Hi, all devs. Now Doris has supported random distribution for Duplicate Keys
table and Aggregate Keys table without replace(replace_if_not_null) type column
to solve data skew problem.
But now, It brings some problem when we do some speical queris on aggregate
table with random distribution.
For example, if we have a aggreate table like following:
Table agg_table
ColumnNameType Aggregate Type
k1char(5)
v1 int max
Origin Data Source, which include 5 rows :
a 1
a 2
b 3
b 4
b 5
In hash distribution, the Doris can ensure that diffrent rows with same
aggregate keys always in the same tablet(replica),
so that the result for select * from agg_table is same with select * from
(select k1, max(v1) from agg_table);
but for the random distribution, aggregate keys table with diffrent rows with
same aggregate keys may be in the difffrent tablet(replica),
which may result in different reuslt from hash distribution.
But what is the real root cause? This is because Doris leave out the aggregate
function and group by statement if needed when do select column operation from
aggregate table,
and do aggregate function with group by operation only in the Doris storage
layer.
In the current design, count(1) and select just value column without aggregate
funcion or group by stament for aggregate table now is diffrent from query
reuslt on rollup which base on duiplicate table.
For example, if we have duplcate table
Table dup_table
ColumnName Type
k1 char(5)
v1 int
the the rollup is
Rollup rollup_table
ColumnNameType Aggregate Type
k1char(5)
v1 int max
if we exectue query like "select * from dup_table " or "select count(1) from
dup_table", we won't hit the rollup even if query rollup will cost less, this
because select * or select count(1)
not really match the v1 column with aggregate function like min.
So. to make query result on random distribution consistent with hash
distribution for aggregate table, here are two main solutions.
1. forbid directly select * from aggregate table, forbid select count(1)

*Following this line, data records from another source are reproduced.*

**src/rtl/spram_ctl.sv**
```systemverilog
// Byte-addressed load/store front end for the spram64k word memory.
// Misaligned accesses that straddle a word boundary are issued as two memory cycles.
//
// state  | meaning
// -------+------------------------------------------------------------
// IDLE   | waiting for a request; only state with req_ready high
// ACC0   | first (or only) memory access on mem_*
// ACC1   | second access of a split op; loads capture d0 here
// RD0    | unsplit load: read data on mem_vo, result computed
// RD1    | split load: d1 on mem_vo, result computed from {d1,d0}
// RESP   | rsp_valid pulse
module spram_ctl #(
  parameter int AW = 16
) (
  input  logic          i_clk,
  input  logic          i_rst_n,
  input  logic          i_req_valid,
  output logic          o_req_ready,
  input  logic          i_req_we,
  input  logic [1:0]    i_req_sz,
  input  logic          i_req_sx,
  input  logic [AW-1:0] i_req_addr,
  input  logic [31:0]   i_req_wdata,
  output logic          o_rsp_valid,
  output logic [31:0]   o_rsp_data,
  output logic          o_mem_we,
  output logic [3:0]    o_mem_bmsk,
  output logic [15:0]   o_mem_a,
  output logic [31:0]   o_mem_vi,
  input  logic [31:0]   i_mem_vo
);

  typedef enum logic [2:0] {
    S_IDLE, S_ACC0, S_ACC1, S_RD0, S_RD1, S_RESP
  } state_t;

  state_t r_state, w_state_nxt;

  logic          r_we;
  logic [1:0]    r_sz;
  logic          r_sx;
  logic [1:0]    r_off;
  logic          r_split;
  logic [15:0]   r_a1;
  logic [3:0]    r_bmsk1;
  logic [31:0]   r_vi1;
  logic [31:0]   r_d0;

  logic [3:0]    w_lmask;
  logic [7:0]    w_m8;
  logic [63:0]   w_wd64;
  logic [AW-3:0] w_wa0;
  logic [AW-3:0] w_wa1;
  logic [63:0]   w_ld64;
  logic [31:0]   w_sh;
  logic [31:0]   w_res;

  always_comb begin
    w_lmask = 4'b1111;
    case (i_req_sz)
      2'd0:    w_lmask = 4'b0001;
      2'd1:    w_lmask = 4'b0011;
      default: w_lmask = 4'b1111;
    endcase
  end

  assign w_m8   = {4'b0000, w_lmask} << i_req_addr[1:0];
  assign w_wd64 = {32'h0, i_req_wdata} << {i_req_addr[1:0], 3'b000};
  assign w_wa0  = i_req_addr[AW-1:2];
  assign w_wa1  = w_wa0 + {{(AW-3){1'b0}}, 1'b1};

  assign o_req_ready = i_rst_n && (r_state == S_IDLE);

  // Split loads concatenate the captured low word with the second read word.
  assign w_ld64 = (r_state == S_RD1) ? {i_mem_vo, r_d0} : {32'h0, i_mem_vo};
  assign w_sh   = 32'(w_ld64 >> {r_off, 3'b000});

  always_comb begin
    w_res = w_sh;
    case (r_sz)
      2'd0:    w_res = {{24{r_sx & w_sh[7]}}, w_sh[7:0]};
      2'd1:    w_res = {{16{r_sx & w_sh[15]}}, w_sh[15:0]};
      default: w_res = w_sh;
    endcase
  end

  always_comb begin
    w_state_nxt = r_state;
    case (r_state)
      S_IDLE:  if (i_req_valid) w_state_nxt = S_ACC0;
      S_ACC0:  begin
        if (r_split)   w_state_nxt = S_ACC1;
        else if (r_we) w_state_nxt = S_RESP;
        else           w_state_nxt = S_RD0;
      end
      S_ACC1:  w_state_nxt = r_we ? S_RESP : S_RD1;
      S_RD0:   w_state_nxt = S_RESP;
      S_RD1:   w_state_nxt = S_RESP;
      S_RESP:  w_state_nxt = S_IDLE;
      default: w_state_nxt = S_IDLE;
    endcase
  end

  always_ff @(posedge i_clk) begin
    if (!i_rst_n) begin
      r_state     <= S_IDLE;
      o_mem_we    <= 1'b0;
      o_mem_bmsk  <= 4'b0000;
      o_mem_a     <= 16'h0;
      o_mem_vi    <= 32'h0;
      o_rsp_valid <= 1'b0;
      o_rsp_data  <= 32'h0;
      r_we        <= 1'b0;
      r_sz        <= 2'd0;
      r_sx        <= 1'b0;
      r_off       <= 2'd0;
      r_split     <= 1'b0;
      r_a1        <= 16'h0;
      r_bmsk1     <= 4'b0000;
      r_vi1       <= 32'h0;
      r_d0        <= 32'h0;
    end else begin
      r_state     <= w_state_nxt;
      o_rsp_valid <= (w_state_nxt == S_RESP);
      o_mem_we    <= 1'b0;
      o_mem_bmsk  <= 4'b0000;
      case (r_state)
        S_IDLE: begin
          if (i_req_valid) begin
            r_we       <= i_req_we;
            r_sz       <= i_req_sz;
            r_sx       <= i_req_sx;
            r_off      <= i_req_addr[1:0];
            r_split    <= (w_m8[7:4] != 4'b0000);
            r_a1       <= 16'(w_wa1);
            r_bmsk1    <= w_m8[7:4];
            r_vi1      <= w_wd64[63:32];
            o_mem_we   <= i_req_we;
            o_mem_bmsk <= w_m8[3:0];
            o_mem_a    <= 16'(w_wa0);
            o_mem_vi   <= w_wd64[31:0];
            o_rsp_data <= 32'h0;
          end
        end
        S_ACC0: begin
          if (r_split) begin
            o_mem_we   <= r_we;
            o_mem_bmsk <= r_bmsk1;
            o_mem_a    <= r_a1;
            o_mem_vi   <= r_vi1;
          end
        end
        S_ACC1: begin
          if (!r_we) r_d0 <= i_mem_vo;
        end
        S_RD0, S_RD1: o_rsp_data <= w_res;
        default: ;
      endcase
    end
  end

endmodule
```
**config.mk**
```make
export PLATFORM = sky130hd
export DESIGN_NAME = spram_ctl
export DESIGN_NICKNAME = d
export VERILOG_FILES = /design/src/rtl/spram_ctl.sv
export SDC_FILE = /design/constraint.sdc
export NUM_CORES = 1
export LEC_CHECK = 0
export ABC_AREA = 1
export BUFFER_PORTS_ARGS = -buffer_cell sky130_fd_sc_hd__buf_2
export CAP_MARGIN = 20
export CORE_MARGIN = 1
export CORE_UTILIZATION = 40
export DETAILED_ROUTE_END_ITERATION = 12
export SLEW_MARGIN = 20
export SYNTH_ARGS = -nofsm -noshare
export SYNTH_HDL_FRONTEND = slang
export SYNTH_SLANG_ARGS = --single-unit
```
**constraint.sdc**
```tcl
create_clock -name i_clk -period 3.41 [get_ports i_clk]
set_clock_uncertainty 0.05 [all_clocks]
set_input_delay 0.341 -clock i_clk [delete_from_list [all_inputs] [get_ports i_clk]]
set_output_delay 0.341 -clock i_clk [all_outputs]
set_load 0.005 [all_outputs]
```
==> results of run 1 <==
-- worst paths after layout --
| kind | from | endpoint | slack [ps] | cells past startpoint |
|---|---|---|---|---|
| worst max register to register | r_state[2] | o_rsp_data[21] | 860 | 6 |
| worst max-delay path | r_state[2] | o_rsp_data[21] | 860 | 6 |
| worst min register to register | o_rsp_data[15] | o_rsp_data[15] | 410 | 2 |
| worst min-delay path | i_mem_vo[29] | r_d0[29] | 100 | 3 |
-- cell usage in the layout, fill, tap and decap left out, types with 3 or more instances in the layout --
cell	n
inv_1	96
o211ai_1	18
a21oi_1	134
a211oi_1	16
mux2i_1	8
nand2_2	16
nand3_2	3
inv_6	5
o21ai_0	131
nand3_1	120
clkbuf_16	17
nand4_1	6
a2bb2oi_1	8
dfxtp_1	166
nor2_2	4
xor2_1	7
buf_2	171
nand2_1	304
or2_2	6
clkinv_4	3
or2_1	4
nor3_1	6
a21oi_2	15
a31oi_1	29
nor2_1	54
buf_4	18
inv_2	5
-- sequential cells by signal, indices dropped and copies added, names as in the netlist, 2 cells and up --
| register | count |
|---|---|
| r_state | 3 |
| r_off | 2 |
| r_sz | 2 |
| o_rsp_data | 32 |
| r_a1 | 14 |
| o_mem_vi | 32 |
| o_mem_a | 14 |
| r_vi1 | 24 |
| r_d0 | 32 |
| o_mem_bmsk | 4 |
| r_bmsk1 | 3 |
-- per-layer routing --
layer | GRT usage | up-vias | part of all wire
met5 | 0 | - | 0
met4 | 0.07626 | 0 | 0.020
met3 | 0.03994 | 37 | 0.057
met2 | 0.4023 | 274 | 0.46
met1 | 0.3368 | 4138 | 0.46
li1 | - | 4482 | -
-- through the flow --
stage	hold slack [ps]	utilization	setup slack (ps)	power (mW)
CTS	90.65	0.4795	883.5	6.333
floorplan	381.0	-	1792	3.810
finish	102.1	0.4795	862.2	6.298
global placement	402.0	0.4528	880.0	4.397
global route	111.3	0.4795	662.5	6.701
detailed placement	403.4	0.4528	905.3	4.414
-- power breakdown --
group          total (mW)  switching, mW  internal, mW
Combinational        1.96           1.31         0.644
Sequential           2.43          0.172          2.25
Clock                1.92          0.890          1.03
-- final cells by class --
| class | instances | area, µm² |
|---|---|---|
| clock buffers | 18 | 429.2 |
| clock inverters | 14 | 138.9 |
| fillers | 2271 | 11040 |
| inverters | 103 | 391.6 |
| multi-input cells | 910 | 4537 |
| flip-flops and latches | 167 | 3344 |
| well taps | 275 | 344.1 |
| repair buffers | 189 | 991.0 |
-- kinds of logic (layout without fill, tap and decap cells) --
logic type,count (synthesis),after routing,synth area share
compound gates,360,360,0.2322
xor+xnor,8,8,0.008016
buf+inv,199,324,0.09891
flops,167,167,0.3825
other cells,1,2,0.0004290
simple gates,531,531,0.2674
fa+ha+maj,1,1,0.001431
mux,8,8,0.009162
-- synthesized netlist by cell type (all sizes together) (2+ instances only) --
master / instances / area share
clkbuf: 51 / 0.022
xor2: 7 / 0.0070
nor2: 60 / 0.029
o21ai: 133 / 0.076
inv: 102 / 0.044
or2: 10 / 0.0072
nand2: 322 / 0.14
a21oi: 149 / 0.092
a211oi: 16 / 0.014
o211ai: 18 / 0.015
o21a: 2 / 0.0017
buf: 45 / 0.032
a2bb2oi: 8 / 0.0080
o21bai: 2 / 0.0017
nor4: 2 / 0.0031
dfxtp: 167 / 0.38
nor3: 6 / 0.0034
nand3: 125 / 0.076
a31oi: 29 / 0.021
mux2i: 8 / 0.0092
nand4: 6 / 0.0043
-- critical path, stage by stage, from the launching register on --
cell,delay (ps)
dfxtp_1,660
nand2_4,430
nand2_4,400
inv_1,340
a21oi_1,340
nand2_1,130
a21oi_2,130
==> impl_metrics.ini, run 1 <==
[grt]
grt_pass1_wl_mm = 43.31
track_usage = 0.2485
grt_max_degree = 65
grt_antenna_before_repair = 0
grt-ovfl-total = 0
grt_pass1_vias = 8194

[place]
dp_cells = 1644
gp_congestion = 0.9233
dpl-instance-area_mm2 = 0.009608
io_buffers = 171
hpwl_mm = 19.11

[cells_and_area]
nNetsFinal = 1476
antennaDiodeCount = 0
area_growth_pct = 16.42
design_area_mm2 = 0.01018
drive_gt1_frac = 0.1984
fin_cells = 1676

[clocking]
cts.sinks = 167
numCtsBuffers = 17
cts_resized = 0
clock_path_buffers = 2
path_clk_slew_ps = 80
cts_tree = yes
root_buffer = clkbuf_16
cts_setup_buffers = 0
clk_latency_ps = 440
htree_levels = 4
postCtsHoldBufs = 0

[route]
postRouteAntennaNets = 0
drt-pass1-iter-count = 5
wl_mm = 27.42
routed_via_density = 5.329
drc = 0
dr.first_iter.drc_count = 561
vias = 8931
wire_per_inst_um = 16.36

[sta]
finalHoldViolations = 0
fin_crit_sh = 0.7471
setup_tns_ps = 0
worst_pin_slew_ps = 784.4
setup_viol = 0
maxSlewViolCount = 0
fin_crit_ps = 2548
slew-limit-headroom = 0.4771
fmax_mhz = 392.5
rsz0062_at_grt = false

[floorplan]
rows = 53
initial_core_util = 0.4119
die_y_um = 149.8
ioPinCount = 174
die_area_mm2 = 0.02245
fp.dieW_um = 149.8
core_mm2 = 0.02122

[flow_run]
cap_violations = 0

[worst_setup_path]
crit_fanout = 50
critPathArrivalTime_ps = 2860
worstSetupPathType = reg -> reg
cp-start-kind = flop
crit_required_ps = 3720
end_kind = flop

[logic_synthesis]
synth_edf_count = 0
ys_seq_elements = 167
synth_area_mm2 = 0.008741
synthArstFlopShare = 0
syn_area_per_cell_um2 = 6.856
yosys_warnings = 0
synthCells = 1275
synthDistinctLibCells = 45
seq_area_frac_synth = 0.3825
synth_top_flop_cell = dfxtp_1

[pwr]
leakagePower_nw = 4.661
power.density_mw_per_mm2 = 618.9
irDropWorstVdd_mv = 0.4004

[hold_path]
holdCritPathClass = in -> reg

[run_status]
status = finished clean
(Power assumes the default switching activity.)
==> run 2: changes to the inputs <==
Clock period 3.41 ns to 2.1 ns, I/O delays scaled along.
==> run 2 against run 1 <==
Net effect: wire length up 1.2%; highest routed layer unchanged; critical path type unchanged; hold slack worse by 90 ps; power up 71%; global-route usage up 0.16 points; setup slack worse by 730 ps; first-iteration DRC count up 13%; combinational power up 77%.
==> impl_metrics.ini, run 2 (synthesis results as in run 1) <==
[worst_setup_path]
end_kind = flop
r2r_start = r_state[2]
reg2reg_depth = 8
cp-start-kind = flop
r2r_end = o_rsp_data[24]
rrSetupSlack_ps = 130
crit_required_ps = 2360
worstSetupPathType = reg -> reg
critPathArrivalTime_ps = 2230
crit_fanout = 16

[cells_and_area]
drive_gt1_frac = 0.2084
top_regs = o_mem_vi (32), o_rsp_data (32), r_d0 (32)
nNetsFinal = 1510
layout_commonest_cell = nand2_1
design_area_mm2 = 0.01065
area_growth_pct = 21.84
layout_common_cells = nand2_1, buf_2, dfxtp_1, a21oi_1, o21ai_0
fin_cells = 1711
final_util = 0.5019

[floorplan]
fp.dieW_um = 149.8
rows = 53
die_y_um = 149.8
ioPinCount = 174
core_mm2 = 0.02122
initial_core_util = 0.4119
die_area_mm2 = 0.02245

[sta]
finalHoldViolations = 0
slew-limit-headroom = 0.5760
worst_pin_slew_ps = 629.3
rsz0062_at_grt = false
setup_viol = 0
maxSlewViolCount = 0
fmax_mhz = 507.4
fin_crit_sh = 0.9384
layout_setup_ws_ps = 129.3
setup_tns_ps = 0
fin_crit_ps = 1971

[clocking]
cts_setup_buffers = 0
htree_levels = 4
numCtsBuffers = 17
cts_tree = yes
clk_latency_ps = 430
clock_path_buffers = 2
cts.sinks = 167
root_buffer = clkbuf_16
path_clk_slew_ps = 80

[route]
vias = 9074
wl_mm = 27.75
postRouteAntennaNets = 0
drc = 0
drt-pass1-iter-count = 5
dr.first_iter.drc_count = 636
routed_via_density = 5.303
wire_per_inst_um = 16.22

[grt]
grt_max_degree = 65
track_usage = 0.2500
grt_pass1_vias = 8394
grt_pass1_wl_mm = 43.88
grt-ovfl-total = 0
grt_antenna_before_repair = 0

[pwr]
leakagePower_nw = 4.883
power.density_mw_per_mm2 = 1010
irDropWorstVdd_mv = 0.6160

[place]
gp_congestion = 0.9380
hpwl_mm = 19.56
io_buffers = 171
dp_cells = 1664
place_ws_ps = 123.1
dpl-instance-area_mm2 = 0.009858

[hold_path]
whs_path_depth = 3
holdCritPathClass = in -> reg
hold_start = i_mem_vo[12]
whs_endpoint = r_d0[12]

[flow_run]
cap_violations = 0

[run_status]
status = finished clean
-- run 2: cell count changes in the layout (fill, tap and decap cells not counted), moves of 2 or more --
| cell | before | now |
|---|---|---|
| clkinvlp_4 | 2 | 0 |
| buf_4 | 18 | 30 |
| clkinv_8 | 0 | 5 |
| inv_6 | 5 | 3 |
| dlygate4sd3_1 | 0 | 14 |
| buf_12 | 0 | 8 |
-- run 2: worst max-delay path by stage --
stage | startpoint | endpoint | slack (ps) | cells past startpoint
after floorplan | r_state[0] | o_rsp_data[13] | 480 | 11
after CTS | r_state[0] | o_rsp_data[24] | 110 | 10
after global placement | r_state[1] | o_rsp_data[24] | 160 | 10
after global routing | r_state[2] | o_rsp_data[24] | 30 | 8
after detailed placement | r_state[2] | o_rsp_data[25] | 120 | 8
final | r_state[2] | o_rsp_data[24] | 130 | 8
-- run 2: critical path, stage by stage (launching register included) --
cell,delay [ps]
dfxtp_1,530
buf_4,240
nor2_1,80
nand2_1,100
nand2_4,70
inv_1,420
a21oi_1,190
nand2_1,130
a21oi_2,50
-- run 2: cell type report --
cell class                      instances  area (µm²)
Antenna cell                            1       2.502
Clock buffer                           17       425.4
Clock inverter                         15       212.7
Fill cell                            2187       10570
Inverter                              103       394.1
Multi-Input combinational cell        910        4546
Sequential cell                       167        3344
Tap cell                              275       344.1
Timing Repair Buffer                  223        1381
-- run 2: layer usage --
layer	part of all wire	vias up	track usage
met2	0.45	285	0.3998
met4	0.021	0	0.07980
met1	0.47	4193	0.3442
met5	0	-	0
li1	-	4555	-
met3	0.053	41	0.03689
-- run 2: power by group --
group          internal (mW)  switching (mW)  total (mW)
Clock                   1.83            1.55        3.38
Combinational           1.25            2.22        3.46
Sequential              3.66           0.255        3.91
Total                   6.74            4.02        10.8
-- run 2: what timing repair did --
action	in CTS	in global routing
hold buffers	14	0
endpoints found under the hold margin	14	0
gates resized for setup	0	2
setup endpoints to repair	0	16
-- run 2: through the flow --
step	hold WS [ps]	power (mW)
final	12.24	10.76
after detailed placement	402.0	7.388
after global placement	401.5	7.372
after floorplan	250.0	6.187
after CTS	1.086	10.79
after global routing	12.64	11.40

directly from aggregate table, and give the right sql to remind user that they
should use aggregate function on value column or write group by statement
explicitly.
2. keep the origin design, and we rewrite sql when user execute some special
queries on aggregate table.
These two solutions have their own advantages and disadvantages. You are
welcome to give your opinions, feel free to discuss.